Conclude with TCPView, another free Sysinternals tool that provides a real-time view of all TCP and UDP connections on the system with process attribution. TCPView shows each connection’s state, the remote address and port, and the local process responsible. In this view, an established connection from an unrecognized process to an unfamiliar IP address is the network-level confirmation that complements the process-level findings from Process Explorer.
Running the Hosts file diagnostic
Open an elevated Notepad instance and navigate to C:\Windows\System32\drivers\etc\hosts. Review every line that is not a comment (comments begin with #). The clean, unmodified Hosts file on a standard Windows machine should show nothing except 127.0.0.1 localhost and potentially the IPv6 equivalent ::1 localhost. Any additional entries — particularly those redirecting antivirus vendor domains or major website domains to 127.0.0.1 or to any other IP address — represent Trojan modifications that prevent security software from functioning correctly or redirect your browser to attacker-controlled destinations.
What to do when investigation confirms infection
The moment investigation moves from suspicion to confirmation — when Autoruns shows an unsigned startup entry in AppData pointing to a VirusTotal-flagged executable, when Process Explorer identifies an unsigned process making persistent outbound connections, or when the Hosts file shows modification — the response sequence begins.

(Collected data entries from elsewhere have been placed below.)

Context: an optimization exercise on an open-source flow, tuned for small area. The choices shown serve that exercise and are no tape-out recipe. Only simulation tests tie the RTL to the original design; equivalence was not proved. Power figures rest on the tool's default switching activity, not on a simulated workload.

$ cat design.v
module uart_rx( sys_clk,
                sys_rst_n,
                bit_in,
                dout_vld,
                dout
);
input           sys_clk;
input           sys_rst_n;
input           bit_in;
output          dout_vld;
output  [7:0]   dout;
reg             en;
reg     [16:0]   clk_cnt;
reg     [3:0]   bit_cnt;
reg     [1:0]   a;
reg     [2:0]   bit_in_dly;
reg     [7:0]   dout;
reg             dout_vld;
always @(posedge sys_clk or negedge sys_rst_n) begin
if(~sys_rst_n)
    bit_in_dly <= 3'b111;
else
    bit_in_dly <= {bit_in_dly[1:0], bit_in};
end
always @(posedge sys_clk or negedge sys_rst_n) begin
if(~sys_rst_n)
    en <= 1'b0;
else if(~bit_in_dly[1])
    en <= 1'b1;
else if((clk_cnt == 17'd399) && (bit_cnt == 4'd9))
    en <= 1'b0;
end
always @(posedge sys_clk or negedge sys_rst_n) begin
if(~sys_rst_n)
    clk_cnt <= 17'd0;
else if(clk_cnt == 17'd399)
    clk_cnt <= 17'd0;
else if(en)
    clk_cnt <= clk_cnt + 1'b1;
end
always @(posedge sys_clk or negedge sys_rst_n) begin
if(~sys_rst_n)
    bit_cnt <= 4'd0;
else if((clk_cnt == 17'd399) && (bit_cnt == 4'd9))
    bit_cnt <= 4'd0;
else if(clk_cnt == 17'd399)
    bit_cnt <= bit_cnt + 1'b1;
end
always @(posedge sys_clk or negedge sys_rst_n) begin
if(~sys_rst_n)
    a <= 2'd0;
else if(clk_cnt == 17'd180 || clk_cnt == 17'd200 || clk_cnt == 17'd220)
    a <= a + bit_in_dly[2];
else if(clk_cnt == 17'd240)
    a <= 2'd0;
end
always @(posedge sys_clk or negedge sys_rst_n) begin
if(~sys_rst_n)
    dout <= 8'd0;
else if((clk_cnt == 17'd399) && (bit_cnt == 4'd9))
    dout <= 8'd0;
else if(clk_cnt == 17'd230 && bit_cnt >= 4'd1 && bit_cnt <= 4'd8)
    dout[bit_cnt[2:0]-3'd1] <= a>=2'd2 ? 1'b1 : 1'b0;
end
always @(posedge sys_clk or negedge sys_rst_n) begin
if(~sys_rst_n)
    dout_vld <= 1'b0;
else if((clk_cnt == 17'd230) && (bit_cnt == 4'd9))
    dout_vld <= 1'b1;
else
    dout_vld <= 1'b0;
end
endmodule
module uart_tx (sys_clk,		 
				sys_rst_n, 		     
				din,			 
				send_start,	     
				bit_out		     
				);
input           sys_clk;		 
input			sys_rst_n;  	     
input		[7:0]	din;    		 
input			send_start;	     
output			bit_out;	     
reg     [9:0]   din_temp;
reg             en;
reg     [16:0]   clk_cnt;
reg     [3:0]   bit_cnt;
reg             bit_out;
always @(posedge sys_clk or negedge sys_rst_n) begin
if(~sys_rst_n)
    din_temp <= 10'd0;
else if(send_start)
    din_temp <= {1'b1, din, 1'b0};
else if((clk_cnt == 17'd399) && (bit_cnt == 4'd9))
    din_temp <= 10'd0;
end
always @(posedge sys_clk or negedge sys_rst_n) begin
if(~sys_rst_n)
    en <= 1'b0;
else if(send_start)
    en <= 1'b1;
else if((clk_cnt == 17'd399) && (bit_cnt == 4'd9))
    en <= 1'b0;
end
always @(posedge sys_clk or negedge sys_rst_n) begin
if(~sys_rst_n)
    clk_cnt <= 17'd0;
else if(clk_cnt == 17'd399)
    clk_cnt <= 17'd0;
else if(en)
    clk_cnt <= clk_cnt + 1'b1;
end
always @(posedge sys_clk or negedge sys_rst_n) begin
if(~sys_rst_n)
    bit_cnt <= 4'd0;
else if((clk_cnt == 17'd399) && (bit_cnt == 4'd9))
    bit_cnt <= 4'd0;
else if(clk_cnt == 17'd399)
    bit_cnt <= bit_cnt + 1'b1;
end
always @(posedge sys_clk or negedge sys_rst_n) begin
if(~sys_rst_n)
    bit_out <= 1'b1;
else if(en)
    bit_out <= din_temp[ bit_cnt ];
else
    bit_out <= 1'b1;
end
endmodule
module whatever1 (input wire sys_clk,
                  input wire sys_rst_n,
                  input wire data_in_valid,
                  input wire [7:0] data_in,
                  output reg [7:0] r_data_out,
                  output reg [7:0] g_data_out,
                  output reg [7:0] b_data_out,
                  output reg data_out_ready);
    reg [7:0] l_shift[1:0];
    reg [1:0] count;
    always @(posedge sys_clk or negedge sys_rst_n) begin
        if (sys_rst_n == 1'b0) begin
            l_shift[1] <= 8'b0;
            l_shift[0] <= 8'b0;
        end
        else begin
            if (data_in_valid == 1'b1) begin
                l_shift[1] <= l_shift[0];
                l_shift[0] <= data_in;
            end
        end
    end
    always @(posedge sys_clk or negedge sys_rst_n) begin
        if (sys_rst_n == 1'b0) begin
            count <= 2'b0;
        end
        else begin
            if (data_in_valid == 1'b1) begin
                if (count == 2'd3) begin
                    count <= 2'd1;
                end
                else begin
                    count <= count+2'd1;
                end
            end
        end
    end
    always @(posedge sys_clk or negedge sys_rst_n) begin
        if (sys_rst_n == 1'b0) begin
            data_out_ready <= 1'b0;
        end
        else begin
            if (data_in_valid == 1'b1 && count == 2'd2) begin
                data_out_ready <= 1'b1;
            end
            else begin
                data_out_ready <= 1'b0;
            end
        end
    end
    always @(posedge sys_clk or negedge sys_rst_n) begin
        if (sys_rst_n == 1'b0) begin
            r_data_out <= 8'd0;
            g_data_out <= 8'd0;
            b_data_out <= 8'd0;
        end
        else begin
            if (data_in_valid == 1'b1 && count == 2'd2) begin
                r_data_out <= l_shift[1];
                g_data_out <= l_shift[0];
                b_data_out <= data_in;
            end
        end
    end
endmodule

Disconnect from the internet immediately. Document your findings with screenshots. Then proceed through the full systematic removal process documented in Trojan virus removal: the complete expert guide for 2026, beginning with Safe Mode boot and working through the antivirus scanning, manual cleanup, and post-removal steps. For understanding how to prevent this from recurring after removal, how to protect your computer from Trojan viruses permanently provides the complete hardening framework.

Building ongoing detection habits
The most effective approach to Trojan detection is not waiting until symptoms appear — it is building a regular inspection routine that catches infections before symptoms are ever produced. A practical weekly routine takes fewer than 15 minutes:
Open Autoruns and filter to unsigned, third-party entries. Note any new entries that were not present in the previous week’s review — new startup registrations that appeared without a corresponding intentional software installation are immediate investigation priorities. Run Resource Monitor and spend two minutes reviewing active network connections — look for anything connecting out that should not be. Check your browser extensions across every browser on the system for additions you did not make.
Supplement this with a monthly full system scan using your primary antivirus and a monthly second-opinion scan with Malwarebytes or ESET Online Scanner. This schedule creates a detection posture in which a Trojan’s operational window — from infection to discovery — is measured in days or weeks rather than the industry-average months. The earlier the detection, the smaller the consequence footprint of the infection, and the simpler the remediation.